Differential Gene Expression
Can we cross the volcano?
Here is a a fundamental overview of high-throughput differential gene expression analysis (RNA-seq)
For this assignment you will be taking RNA-seq reads off the sequencer, and determining what genes are expressed higher in treatment group A compared to treatments group B. Why would someone want to do this? This can tell you something about the physiological response to a “treatment”, which generally speaking could be anything from environment, disease, developmental stage, tissue, species…
Generate a plot and table of differentially expressed genes.
Software
For this assignment we will be using kallisto (bash), DESeq2 (r).
Installing kallisto
Navigate through to a terminal and create directory in your home directory named programs
jovyan@jupyter-sr320:~$ pwd
/home/jovyan
jovyan@jupyter-sr320:~$ mkdir programs
Grab (wget
) the program from site listed above.
jovyan@jupyter-sr320:~$ cd programs/
jovyan@jupyter-sr320:~/programs$ wget https://github.com/pachterlab/kallisto/releases/download/v0.46.1/kallisto_linux-v0.46.1.tar.gz
Uncompress the file.
jovyan@jupyter-sr320:~/programs$ cd kallisto
jovyan@jupyter-sr320:~/programs/kallisto$ ls
kallisto license.txt README.md test
jovyan@jupyter-sr320:~/programs/kallisto$ ./kallisto
kallisto 0.46.1
Usage: kallisto <CMD> [arguments] ..
Where <CMD> can be one of:
index Builds a kallisto index
quant Runs the quantification algorithm
bus Generate BUS files for single-cell data
pseudo Runs the pseudoalignment step
merge Merges several batch runs
h5dump Converts HDF5-formatted results to plaintext
inspect Inspects and gives information about an index
version Prints version information
cite Prints citation information
Running kallisto <CMD> without arguments prints usage information for <CMD>
Commit early and often but ignore
files that are larger that 100 MB (or you will likely lose everything since prior commit).
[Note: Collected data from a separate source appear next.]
==> config.mk <==
export PLATFORM = sky130hd
export DESIGN_NAME = gate_activation
export DESIGN_NICKNAME = d
export VERILOG_FILES = /design/src/rtl/gate_activation.sv
export SDC_FILE = /design/constraint.sdc
export NUM_CORES = 1
export LEC_CHECK = 0
export BUFFER_PORTS_ARGS = -buffer_cell sky130_fd_sc_hd__buf_2
export CORE_AREA = 2 2 449 451
export CTS_CLUSTER_SIZE = 16
export DETAILED_ROUTE_END_ITERATION = 10
export DIE_AREA = 0 0 451 453
export SLEW_MARGIN = 20
export SYNTH_ARGS = -nofsm -noshare
export SYNTH_HDL_FRONTEND = slang
export SYNTH_SLANG_ARGS = --single-unit
==> constraint.sdc <==
create_clock -name clk -period 32.6 [get_ports clk]
set_input_delay 1.63 -clock clk [delete_from_list [all_inputs] [get_ports clk]]
set_output_delay 1.63 -clock clk [all_outputs]
set_load 0.03 [all_outputs]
You can use Git’s built-in hooks to automatically ignore files larger than 100 MB. Here are the steps to follow:
Create a new file in the .git/hooks/
directory of your repository called pre-commit
.
Add the following code to the pre-commit
file:
#!/bin/bash
# Maximum file size (in bytes)
max_file_size=104857600
# Find all files larger than max_file_size and add them to the .gitignore file
find . -type f -size +$max_file_sizec -exec echo "{}" >> .gitignore \;
This code sets the max_file_size variable to 100 MB and then uses the find command to locate all files in the repository that are larger than the specified max_file_size. The exec option of the find command appends the name of each file that matches the criteria to the .gitignore file.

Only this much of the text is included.